> [WHAT THE TASK REQUIRES]:
Return all lines in the data where the string "better" can be found.

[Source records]
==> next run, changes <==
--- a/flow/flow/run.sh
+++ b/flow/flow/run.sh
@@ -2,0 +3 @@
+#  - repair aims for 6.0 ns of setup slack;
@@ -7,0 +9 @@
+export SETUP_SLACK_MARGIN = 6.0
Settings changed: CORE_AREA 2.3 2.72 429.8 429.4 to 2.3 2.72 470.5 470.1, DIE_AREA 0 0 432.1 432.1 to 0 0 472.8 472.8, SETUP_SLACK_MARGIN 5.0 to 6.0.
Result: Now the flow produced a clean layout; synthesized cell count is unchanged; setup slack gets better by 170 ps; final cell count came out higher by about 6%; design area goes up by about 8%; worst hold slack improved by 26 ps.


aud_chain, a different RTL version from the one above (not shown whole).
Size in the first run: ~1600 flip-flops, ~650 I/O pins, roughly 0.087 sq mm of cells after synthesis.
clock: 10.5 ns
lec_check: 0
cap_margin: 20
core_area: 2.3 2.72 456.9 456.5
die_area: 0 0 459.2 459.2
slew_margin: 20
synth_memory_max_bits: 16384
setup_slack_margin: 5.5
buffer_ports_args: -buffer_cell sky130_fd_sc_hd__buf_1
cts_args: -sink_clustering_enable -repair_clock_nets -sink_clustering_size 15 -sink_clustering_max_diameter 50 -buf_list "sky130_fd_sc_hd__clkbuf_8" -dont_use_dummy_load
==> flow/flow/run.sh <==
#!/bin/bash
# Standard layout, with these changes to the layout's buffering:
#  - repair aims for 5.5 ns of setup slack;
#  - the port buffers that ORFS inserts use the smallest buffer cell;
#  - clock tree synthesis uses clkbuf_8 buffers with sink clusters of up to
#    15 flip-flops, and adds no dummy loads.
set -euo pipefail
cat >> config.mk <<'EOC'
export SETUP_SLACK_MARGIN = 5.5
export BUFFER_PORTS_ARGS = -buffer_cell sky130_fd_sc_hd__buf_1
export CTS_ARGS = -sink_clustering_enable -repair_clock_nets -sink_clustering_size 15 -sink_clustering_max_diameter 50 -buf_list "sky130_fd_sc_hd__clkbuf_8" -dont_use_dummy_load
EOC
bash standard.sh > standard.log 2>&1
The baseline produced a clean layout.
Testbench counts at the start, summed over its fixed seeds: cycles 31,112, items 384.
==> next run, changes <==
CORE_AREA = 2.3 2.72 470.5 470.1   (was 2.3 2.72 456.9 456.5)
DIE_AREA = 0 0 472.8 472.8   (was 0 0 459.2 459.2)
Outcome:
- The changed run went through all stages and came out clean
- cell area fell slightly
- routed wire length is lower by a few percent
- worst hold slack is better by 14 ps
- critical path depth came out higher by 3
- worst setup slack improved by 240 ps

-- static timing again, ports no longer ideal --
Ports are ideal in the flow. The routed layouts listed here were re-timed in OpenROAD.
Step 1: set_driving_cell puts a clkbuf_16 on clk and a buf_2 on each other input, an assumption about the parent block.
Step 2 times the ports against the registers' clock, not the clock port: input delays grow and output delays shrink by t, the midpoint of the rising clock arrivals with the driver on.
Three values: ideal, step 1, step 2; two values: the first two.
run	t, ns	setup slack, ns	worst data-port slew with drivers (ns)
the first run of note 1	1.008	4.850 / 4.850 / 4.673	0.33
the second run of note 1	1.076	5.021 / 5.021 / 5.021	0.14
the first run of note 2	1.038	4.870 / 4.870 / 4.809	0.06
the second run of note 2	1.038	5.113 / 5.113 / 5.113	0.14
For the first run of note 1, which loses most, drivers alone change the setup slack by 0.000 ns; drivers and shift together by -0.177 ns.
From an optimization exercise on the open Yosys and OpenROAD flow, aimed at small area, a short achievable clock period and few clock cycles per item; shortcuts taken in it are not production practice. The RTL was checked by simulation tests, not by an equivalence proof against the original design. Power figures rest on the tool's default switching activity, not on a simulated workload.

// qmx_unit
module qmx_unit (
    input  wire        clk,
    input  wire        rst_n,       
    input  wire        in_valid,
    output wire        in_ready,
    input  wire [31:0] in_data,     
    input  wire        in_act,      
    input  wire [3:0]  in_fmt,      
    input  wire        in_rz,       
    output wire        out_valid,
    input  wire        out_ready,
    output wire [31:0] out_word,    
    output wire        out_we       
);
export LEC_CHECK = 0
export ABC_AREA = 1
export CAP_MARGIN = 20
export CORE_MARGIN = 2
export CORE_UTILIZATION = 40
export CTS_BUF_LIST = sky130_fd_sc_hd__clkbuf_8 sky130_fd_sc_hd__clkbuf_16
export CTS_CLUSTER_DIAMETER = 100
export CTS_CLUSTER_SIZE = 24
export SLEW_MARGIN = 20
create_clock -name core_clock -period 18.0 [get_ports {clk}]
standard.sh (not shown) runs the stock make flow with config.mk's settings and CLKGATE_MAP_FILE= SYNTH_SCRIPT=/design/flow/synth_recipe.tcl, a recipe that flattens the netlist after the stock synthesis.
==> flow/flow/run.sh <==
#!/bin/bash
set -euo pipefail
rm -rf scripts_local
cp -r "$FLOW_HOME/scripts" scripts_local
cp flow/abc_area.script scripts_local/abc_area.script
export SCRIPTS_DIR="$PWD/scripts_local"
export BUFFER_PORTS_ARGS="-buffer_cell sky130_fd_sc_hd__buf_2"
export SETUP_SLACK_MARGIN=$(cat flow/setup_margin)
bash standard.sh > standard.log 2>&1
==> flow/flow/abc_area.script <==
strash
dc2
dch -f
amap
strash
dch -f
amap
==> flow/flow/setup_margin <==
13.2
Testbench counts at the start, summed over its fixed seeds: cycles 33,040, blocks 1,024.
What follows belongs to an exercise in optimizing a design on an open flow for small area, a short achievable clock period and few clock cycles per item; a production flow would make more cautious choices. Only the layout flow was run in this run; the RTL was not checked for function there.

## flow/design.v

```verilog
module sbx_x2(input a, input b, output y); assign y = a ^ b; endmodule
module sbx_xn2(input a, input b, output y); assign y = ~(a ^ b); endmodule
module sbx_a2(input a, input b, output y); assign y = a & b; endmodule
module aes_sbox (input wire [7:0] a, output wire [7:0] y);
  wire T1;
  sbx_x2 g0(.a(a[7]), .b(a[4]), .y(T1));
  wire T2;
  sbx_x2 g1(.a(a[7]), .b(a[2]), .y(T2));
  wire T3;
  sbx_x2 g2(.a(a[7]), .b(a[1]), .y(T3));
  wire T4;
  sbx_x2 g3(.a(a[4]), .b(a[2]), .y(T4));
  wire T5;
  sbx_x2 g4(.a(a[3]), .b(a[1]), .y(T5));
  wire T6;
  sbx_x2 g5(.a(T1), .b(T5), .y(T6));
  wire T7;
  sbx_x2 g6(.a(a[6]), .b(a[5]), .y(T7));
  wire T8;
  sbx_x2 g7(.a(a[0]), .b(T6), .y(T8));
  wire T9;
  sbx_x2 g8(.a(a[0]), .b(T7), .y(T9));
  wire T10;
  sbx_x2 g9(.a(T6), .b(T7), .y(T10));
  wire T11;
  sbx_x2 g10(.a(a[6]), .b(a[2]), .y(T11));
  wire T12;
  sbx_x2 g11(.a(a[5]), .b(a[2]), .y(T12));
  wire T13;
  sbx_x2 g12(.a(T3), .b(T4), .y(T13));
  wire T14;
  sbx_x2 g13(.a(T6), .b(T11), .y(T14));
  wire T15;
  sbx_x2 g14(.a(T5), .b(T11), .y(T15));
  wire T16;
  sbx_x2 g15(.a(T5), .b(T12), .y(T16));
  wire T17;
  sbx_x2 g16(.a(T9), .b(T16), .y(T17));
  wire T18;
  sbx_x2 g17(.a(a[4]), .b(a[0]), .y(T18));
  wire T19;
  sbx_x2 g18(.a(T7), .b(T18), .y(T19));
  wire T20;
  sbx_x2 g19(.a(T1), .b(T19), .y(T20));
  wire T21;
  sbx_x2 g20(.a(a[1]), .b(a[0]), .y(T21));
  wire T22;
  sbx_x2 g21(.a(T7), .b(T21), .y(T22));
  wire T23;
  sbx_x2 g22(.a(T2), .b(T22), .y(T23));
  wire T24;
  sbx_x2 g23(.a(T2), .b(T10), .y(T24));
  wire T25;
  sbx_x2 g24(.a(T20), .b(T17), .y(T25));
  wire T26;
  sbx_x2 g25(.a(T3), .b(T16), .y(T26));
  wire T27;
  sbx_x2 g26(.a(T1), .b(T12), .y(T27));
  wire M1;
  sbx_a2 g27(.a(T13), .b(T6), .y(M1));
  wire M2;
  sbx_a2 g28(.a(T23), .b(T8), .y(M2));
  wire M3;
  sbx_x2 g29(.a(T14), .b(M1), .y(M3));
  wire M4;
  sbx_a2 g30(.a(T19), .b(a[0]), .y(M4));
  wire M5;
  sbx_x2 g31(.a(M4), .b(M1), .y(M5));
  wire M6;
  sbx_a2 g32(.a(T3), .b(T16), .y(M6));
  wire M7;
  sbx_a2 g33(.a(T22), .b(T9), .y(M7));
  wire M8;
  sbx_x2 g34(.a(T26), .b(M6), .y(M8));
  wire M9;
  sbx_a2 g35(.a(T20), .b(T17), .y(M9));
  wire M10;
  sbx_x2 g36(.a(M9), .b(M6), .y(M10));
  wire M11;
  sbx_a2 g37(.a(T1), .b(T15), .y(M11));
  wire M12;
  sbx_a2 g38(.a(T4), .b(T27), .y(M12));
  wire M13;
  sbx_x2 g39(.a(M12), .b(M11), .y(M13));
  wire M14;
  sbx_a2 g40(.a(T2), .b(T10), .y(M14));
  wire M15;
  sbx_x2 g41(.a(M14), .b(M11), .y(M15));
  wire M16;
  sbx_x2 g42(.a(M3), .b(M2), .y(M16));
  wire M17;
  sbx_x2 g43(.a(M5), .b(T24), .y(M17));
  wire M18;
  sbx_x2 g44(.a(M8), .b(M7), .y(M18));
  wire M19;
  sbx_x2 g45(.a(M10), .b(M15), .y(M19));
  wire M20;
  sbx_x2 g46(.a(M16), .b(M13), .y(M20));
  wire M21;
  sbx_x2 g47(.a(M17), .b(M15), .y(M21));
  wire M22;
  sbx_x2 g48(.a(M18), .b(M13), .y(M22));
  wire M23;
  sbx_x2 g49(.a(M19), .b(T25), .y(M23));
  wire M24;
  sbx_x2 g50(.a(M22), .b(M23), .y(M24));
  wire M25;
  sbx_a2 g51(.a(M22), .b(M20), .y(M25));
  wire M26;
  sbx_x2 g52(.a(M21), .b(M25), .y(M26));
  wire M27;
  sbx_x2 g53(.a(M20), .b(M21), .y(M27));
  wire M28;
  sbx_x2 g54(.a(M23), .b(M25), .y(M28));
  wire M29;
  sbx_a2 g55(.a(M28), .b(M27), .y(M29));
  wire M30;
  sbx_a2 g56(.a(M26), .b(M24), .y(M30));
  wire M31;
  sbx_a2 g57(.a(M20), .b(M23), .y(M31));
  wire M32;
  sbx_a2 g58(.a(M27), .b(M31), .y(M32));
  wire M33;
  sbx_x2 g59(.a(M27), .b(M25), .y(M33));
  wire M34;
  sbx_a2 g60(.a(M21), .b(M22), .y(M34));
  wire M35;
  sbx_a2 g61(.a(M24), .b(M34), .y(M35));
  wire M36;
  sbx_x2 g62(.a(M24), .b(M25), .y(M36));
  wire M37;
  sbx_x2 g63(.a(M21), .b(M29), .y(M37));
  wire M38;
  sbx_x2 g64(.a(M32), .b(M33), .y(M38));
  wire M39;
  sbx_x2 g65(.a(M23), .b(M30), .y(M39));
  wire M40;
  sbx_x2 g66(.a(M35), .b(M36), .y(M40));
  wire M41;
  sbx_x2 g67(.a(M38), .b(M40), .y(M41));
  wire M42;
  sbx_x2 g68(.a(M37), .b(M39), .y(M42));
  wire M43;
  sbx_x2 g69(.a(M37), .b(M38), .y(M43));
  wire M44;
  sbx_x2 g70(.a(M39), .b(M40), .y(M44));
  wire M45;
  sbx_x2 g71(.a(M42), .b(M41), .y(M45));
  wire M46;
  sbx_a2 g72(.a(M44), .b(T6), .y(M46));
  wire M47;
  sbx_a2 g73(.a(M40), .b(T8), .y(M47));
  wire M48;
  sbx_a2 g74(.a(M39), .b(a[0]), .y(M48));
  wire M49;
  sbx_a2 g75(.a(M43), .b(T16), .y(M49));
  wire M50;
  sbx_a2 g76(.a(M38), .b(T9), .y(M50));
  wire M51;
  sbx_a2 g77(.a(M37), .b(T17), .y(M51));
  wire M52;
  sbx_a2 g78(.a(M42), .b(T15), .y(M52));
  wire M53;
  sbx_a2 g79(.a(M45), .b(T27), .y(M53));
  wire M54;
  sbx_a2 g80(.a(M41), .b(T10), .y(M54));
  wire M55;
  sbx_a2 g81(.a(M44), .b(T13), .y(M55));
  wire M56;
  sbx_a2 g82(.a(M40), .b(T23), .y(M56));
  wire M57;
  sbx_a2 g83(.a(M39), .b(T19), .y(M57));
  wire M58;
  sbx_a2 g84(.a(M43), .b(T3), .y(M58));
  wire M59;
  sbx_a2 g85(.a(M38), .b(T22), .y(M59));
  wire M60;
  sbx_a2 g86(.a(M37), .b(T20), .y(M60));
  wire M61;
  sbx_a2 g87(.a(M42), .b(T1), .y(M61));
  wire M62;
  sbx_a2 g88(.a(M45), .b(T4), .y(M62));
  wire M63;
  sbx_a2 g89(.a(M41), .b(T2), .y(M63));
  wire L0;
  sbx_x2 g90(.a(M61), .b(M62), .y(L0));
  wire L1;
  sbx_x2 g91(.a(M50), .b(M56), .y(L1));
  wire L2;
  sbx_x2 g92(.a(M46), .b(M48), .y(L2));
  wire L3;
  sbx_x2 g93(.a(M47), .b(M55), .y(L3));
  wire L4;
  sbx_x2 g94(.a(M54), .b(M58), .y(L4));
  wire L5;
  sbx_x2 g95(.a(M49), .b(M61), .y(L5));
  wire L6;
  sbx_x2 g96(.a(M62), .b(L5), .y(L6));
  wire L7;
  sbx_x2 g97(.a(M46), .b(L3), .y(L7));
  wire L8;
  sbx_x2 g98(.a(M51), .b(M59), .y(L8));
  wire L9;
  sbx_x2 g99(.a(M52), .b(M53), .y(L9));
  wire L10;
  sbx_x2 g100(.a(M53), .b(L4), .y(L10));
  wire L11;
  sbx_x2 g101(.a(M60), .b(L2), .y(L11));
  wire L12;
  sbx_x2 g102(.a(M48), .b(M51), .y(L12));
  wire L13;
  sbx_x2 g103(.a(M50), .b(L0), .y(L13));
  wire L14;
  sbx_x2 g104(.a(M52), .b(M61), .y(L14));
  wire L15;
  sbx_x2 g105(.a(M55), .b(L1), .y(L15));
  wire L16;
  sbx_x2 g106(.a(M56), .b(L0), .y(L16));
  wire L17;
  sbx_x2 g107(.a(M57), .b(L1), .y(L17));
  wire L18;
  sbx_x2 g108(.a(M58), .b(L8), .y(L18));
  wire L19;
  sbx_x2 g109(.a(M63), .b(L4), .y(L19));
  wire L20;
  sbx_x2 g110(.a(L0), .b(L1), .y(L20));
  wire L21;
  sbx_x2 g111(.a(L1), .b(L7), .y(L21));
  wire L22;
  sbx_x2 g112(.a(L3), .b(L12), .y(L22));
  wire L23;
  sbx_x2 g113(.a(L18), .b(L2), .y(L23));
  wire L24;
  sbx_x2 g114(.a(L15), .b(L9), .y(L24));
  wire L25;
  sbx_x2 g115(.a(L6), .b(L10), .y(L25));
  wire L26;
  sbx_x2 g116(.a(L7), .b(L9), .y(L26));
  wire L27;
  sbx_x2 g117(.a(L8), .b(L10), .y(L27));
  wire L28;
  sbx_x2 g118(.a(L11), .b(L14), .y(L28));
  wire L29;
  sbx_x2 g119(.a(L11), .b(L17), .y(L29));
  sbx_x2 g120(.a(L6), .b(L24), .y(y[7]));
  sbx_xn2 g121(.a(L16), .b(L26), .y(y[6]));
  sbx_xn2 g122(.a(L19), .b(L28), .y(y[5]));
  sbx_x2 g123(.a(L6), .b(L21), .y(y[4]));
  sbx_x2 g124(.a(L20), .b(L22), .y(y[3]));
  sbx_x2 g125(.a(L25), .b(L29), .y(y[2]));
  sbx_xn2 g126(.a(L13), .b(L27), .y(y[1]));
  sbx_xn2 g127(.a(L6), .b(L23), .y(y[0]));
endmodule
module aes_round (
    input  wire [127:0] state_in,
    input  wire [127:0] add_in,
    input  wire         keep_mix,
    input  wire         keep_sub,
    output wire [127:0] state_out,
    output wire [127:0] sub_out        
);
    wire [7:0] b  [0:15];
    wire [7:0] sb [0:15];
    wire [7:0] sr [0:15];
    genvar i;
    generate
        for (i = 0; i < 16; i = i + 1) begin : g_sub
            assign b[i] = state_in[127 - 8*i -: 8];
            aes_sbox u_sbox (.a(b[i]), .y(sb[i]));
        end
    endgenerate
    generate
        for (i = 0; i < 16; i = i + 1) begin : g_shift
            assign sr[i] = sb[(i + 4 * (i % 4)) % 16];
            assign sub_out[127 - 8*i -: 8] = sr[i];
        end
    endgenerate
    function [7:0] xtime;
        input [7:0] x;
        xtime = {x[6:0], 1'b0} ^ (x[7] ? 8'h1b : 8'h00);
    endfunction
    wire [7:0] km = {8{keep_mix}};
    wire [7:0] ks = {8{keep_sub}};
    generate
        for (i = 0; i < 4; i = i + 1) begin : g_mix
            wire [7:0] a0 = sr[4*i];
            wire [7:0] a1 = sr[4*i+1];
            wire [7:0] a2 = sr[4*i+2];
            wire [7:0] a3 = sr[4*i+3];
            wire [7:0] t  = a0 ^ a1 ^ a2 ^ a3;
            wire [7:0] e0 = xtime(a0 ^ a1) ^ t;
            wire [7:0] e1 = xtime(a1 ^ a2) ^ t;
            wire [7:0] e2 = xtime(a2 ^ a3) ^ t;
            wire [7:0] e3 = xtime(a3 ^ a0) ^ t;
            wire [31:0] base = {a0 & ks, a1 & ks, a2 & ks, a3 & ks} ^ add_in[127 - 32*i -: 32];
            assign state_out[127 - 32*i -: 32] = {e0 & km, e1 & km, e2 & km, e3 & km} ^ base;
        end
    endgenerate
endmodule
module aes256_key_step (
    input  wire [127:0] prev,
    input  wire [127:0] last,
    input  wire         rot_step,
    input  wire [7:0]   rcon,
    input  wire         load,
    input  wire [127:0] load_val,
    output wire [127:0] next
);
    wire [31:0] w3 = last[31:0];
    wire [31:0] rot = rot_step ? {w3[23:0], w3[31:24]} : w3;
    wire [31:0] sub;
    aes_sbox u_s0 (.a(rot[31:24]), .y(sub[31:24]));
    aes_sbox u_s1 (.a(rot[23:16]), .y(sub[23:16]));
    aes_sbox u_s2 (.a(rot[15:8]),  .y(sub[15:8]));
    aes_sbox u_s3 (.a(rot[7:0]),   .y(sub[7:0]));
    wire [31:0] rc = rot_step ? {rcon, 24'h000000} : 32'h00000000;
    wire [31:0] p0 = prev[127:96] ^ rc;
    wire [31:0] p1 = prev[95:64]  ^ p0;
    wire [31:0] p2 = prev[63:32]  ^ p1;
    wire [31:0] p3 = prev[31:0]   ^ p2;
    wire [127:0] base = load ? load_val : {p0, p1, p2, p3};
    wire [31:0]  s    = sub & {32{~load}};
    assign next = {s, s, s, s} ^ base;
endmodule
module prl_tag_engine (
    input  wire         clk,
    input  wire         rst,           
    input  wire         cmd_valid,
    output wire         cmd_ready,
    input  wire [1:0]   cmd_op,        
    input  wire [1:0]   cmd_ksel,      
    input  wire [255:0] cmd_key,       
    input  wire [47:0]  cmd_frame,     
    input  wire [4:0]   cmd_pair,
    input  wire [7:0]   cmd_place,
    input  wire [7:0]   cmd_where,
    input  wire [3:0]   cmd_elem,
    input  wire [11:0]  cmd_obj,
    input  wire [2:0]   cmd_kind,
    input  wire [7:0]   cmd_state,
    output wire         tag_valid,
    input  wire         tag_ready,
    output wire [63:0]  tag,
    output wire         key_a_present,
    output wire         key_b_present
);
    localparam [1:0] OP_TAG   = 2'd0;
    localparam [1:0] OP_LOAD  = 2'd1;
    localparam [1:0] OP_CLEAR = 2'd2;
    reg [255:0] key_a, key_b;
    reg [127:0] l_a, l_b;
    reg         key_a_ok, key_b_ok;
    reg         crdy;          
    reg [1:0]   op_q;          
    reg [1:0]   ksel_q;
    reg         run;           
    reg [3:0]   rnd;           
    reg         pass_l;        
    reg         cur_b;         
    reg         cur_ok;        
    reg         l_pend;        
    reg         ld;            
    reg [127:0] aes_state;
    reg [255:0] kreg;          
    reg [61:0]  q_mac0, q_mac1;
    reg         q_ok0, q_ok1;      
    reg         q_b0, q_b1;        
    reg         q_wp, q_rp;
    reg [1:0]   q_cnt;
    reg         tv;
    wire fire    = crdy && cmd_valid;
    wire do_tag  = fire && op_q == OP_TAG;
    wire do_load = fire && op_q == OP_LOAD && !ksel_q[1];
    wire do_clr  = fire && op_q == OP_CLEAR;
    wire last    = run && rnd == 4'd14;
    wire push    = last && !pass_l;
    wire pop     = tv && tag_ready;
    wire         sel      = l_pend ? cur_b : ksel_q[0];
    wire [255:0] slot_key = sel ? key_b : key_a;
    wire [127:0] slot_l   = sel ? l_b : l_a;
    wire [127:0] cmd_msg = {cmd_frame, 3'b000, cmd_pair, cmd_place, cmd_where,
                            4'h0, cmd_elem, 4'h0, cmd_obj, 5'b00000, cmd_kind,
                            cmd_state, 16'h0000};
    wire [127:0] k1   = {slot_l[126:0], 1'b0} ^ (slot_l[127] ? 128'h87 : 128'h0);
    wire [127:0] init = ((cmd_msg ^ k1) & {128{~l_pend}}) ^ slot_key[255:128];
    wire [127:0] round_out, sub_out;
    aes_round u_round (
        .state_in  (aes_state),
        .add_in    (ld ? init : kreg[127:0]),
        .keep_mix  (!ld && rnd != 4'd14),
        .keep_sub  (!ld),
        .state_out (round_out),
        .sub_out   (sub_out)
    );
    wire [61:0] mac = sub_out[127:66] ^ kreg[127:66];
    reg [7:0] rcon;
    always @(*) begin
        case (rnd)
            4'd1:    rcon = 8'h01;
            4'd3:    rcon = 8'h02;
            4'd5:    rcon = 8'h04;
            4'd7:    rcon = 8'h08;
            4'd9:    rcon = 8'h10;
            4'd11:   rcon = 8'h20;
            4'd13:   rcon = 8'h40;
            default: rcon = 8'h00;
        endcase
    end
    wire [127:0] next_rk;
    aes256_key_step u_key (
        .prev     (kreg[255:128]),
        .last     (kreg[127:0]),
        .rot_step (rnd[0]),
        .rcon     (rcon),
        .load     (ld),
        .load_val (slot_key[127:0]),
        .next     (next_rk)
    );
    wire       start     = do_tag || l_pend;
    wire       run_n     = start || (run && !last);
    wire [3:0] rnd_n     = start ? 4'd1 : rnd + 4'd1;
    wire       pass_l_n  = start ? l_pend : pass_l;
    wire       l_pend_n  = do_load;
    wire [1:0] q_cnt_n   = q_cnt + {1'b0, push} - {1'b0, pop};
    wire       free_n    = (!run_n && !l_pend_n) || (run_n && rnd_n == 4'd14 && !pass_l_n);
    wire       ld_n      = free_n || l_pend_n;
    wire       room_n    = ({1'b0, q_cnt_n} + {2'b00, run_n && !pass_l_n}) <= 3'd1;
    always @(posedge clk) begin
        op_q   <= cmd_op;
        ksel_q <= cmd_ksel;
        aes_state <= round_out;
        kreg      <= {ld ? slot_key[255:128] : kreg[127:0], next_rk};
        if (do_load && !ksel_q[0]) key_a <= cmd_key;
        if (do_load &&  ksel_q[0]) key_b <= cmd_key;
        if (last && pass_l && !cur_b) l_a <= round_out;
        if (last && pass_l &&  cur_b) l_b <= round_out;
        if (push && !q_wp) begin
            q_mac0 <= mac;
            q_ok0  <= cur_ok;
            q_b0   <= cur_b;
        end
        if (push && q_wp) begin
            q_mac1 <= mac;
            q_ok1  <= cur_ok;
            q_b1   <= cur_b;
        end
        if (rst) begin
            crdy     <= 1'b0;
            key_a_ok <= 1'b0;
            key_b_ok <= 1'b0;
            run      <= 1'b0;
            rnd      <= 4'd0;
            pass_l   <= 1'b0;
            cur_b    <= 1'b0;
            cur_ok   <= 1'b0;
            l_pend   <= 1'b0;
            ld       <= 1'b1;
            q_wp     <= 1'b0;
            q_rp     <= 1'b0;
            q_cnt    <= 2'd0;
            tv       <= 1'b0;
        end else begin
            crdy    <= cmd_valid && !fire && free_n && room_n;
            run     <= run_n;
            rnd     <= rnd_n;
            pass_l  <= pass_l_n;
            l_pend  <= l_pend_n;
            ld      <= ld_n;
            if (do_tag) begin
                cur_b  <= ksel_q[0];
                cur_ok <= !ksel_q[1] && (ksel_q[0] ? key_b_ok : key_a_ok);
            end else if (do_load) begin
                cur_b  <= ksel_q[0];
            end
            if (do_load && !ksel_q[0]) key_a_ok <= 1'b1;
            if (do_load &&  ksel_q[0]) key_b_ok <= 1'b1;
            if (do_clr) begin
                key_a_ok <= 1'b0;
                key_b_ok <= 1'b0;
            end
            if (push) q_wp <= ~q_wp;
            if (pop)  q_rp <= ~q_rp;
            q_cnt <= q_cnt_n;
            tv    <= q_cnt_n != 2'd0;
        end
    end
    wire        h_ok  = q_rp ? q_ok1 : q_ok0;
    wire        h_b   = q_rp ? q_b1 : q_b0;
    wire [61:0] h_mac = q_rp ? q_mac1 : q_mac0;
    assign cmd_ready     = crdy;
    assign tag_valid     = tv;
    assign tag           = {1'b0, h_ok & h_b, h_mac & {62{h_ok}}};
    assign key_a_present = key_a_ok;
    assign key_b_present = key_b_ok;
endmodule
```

> [RESPONSE TO THIS EXERCISE]:
Result: Now the flow produced a clean layout; synthesized cell count is unchanged; setup slack gets better by 170 ps; final cell count came out higher by about 6%; design area goes up by about 8%; worst hold slack improved by 26 ps.
- worst hold slack is better by 14 ps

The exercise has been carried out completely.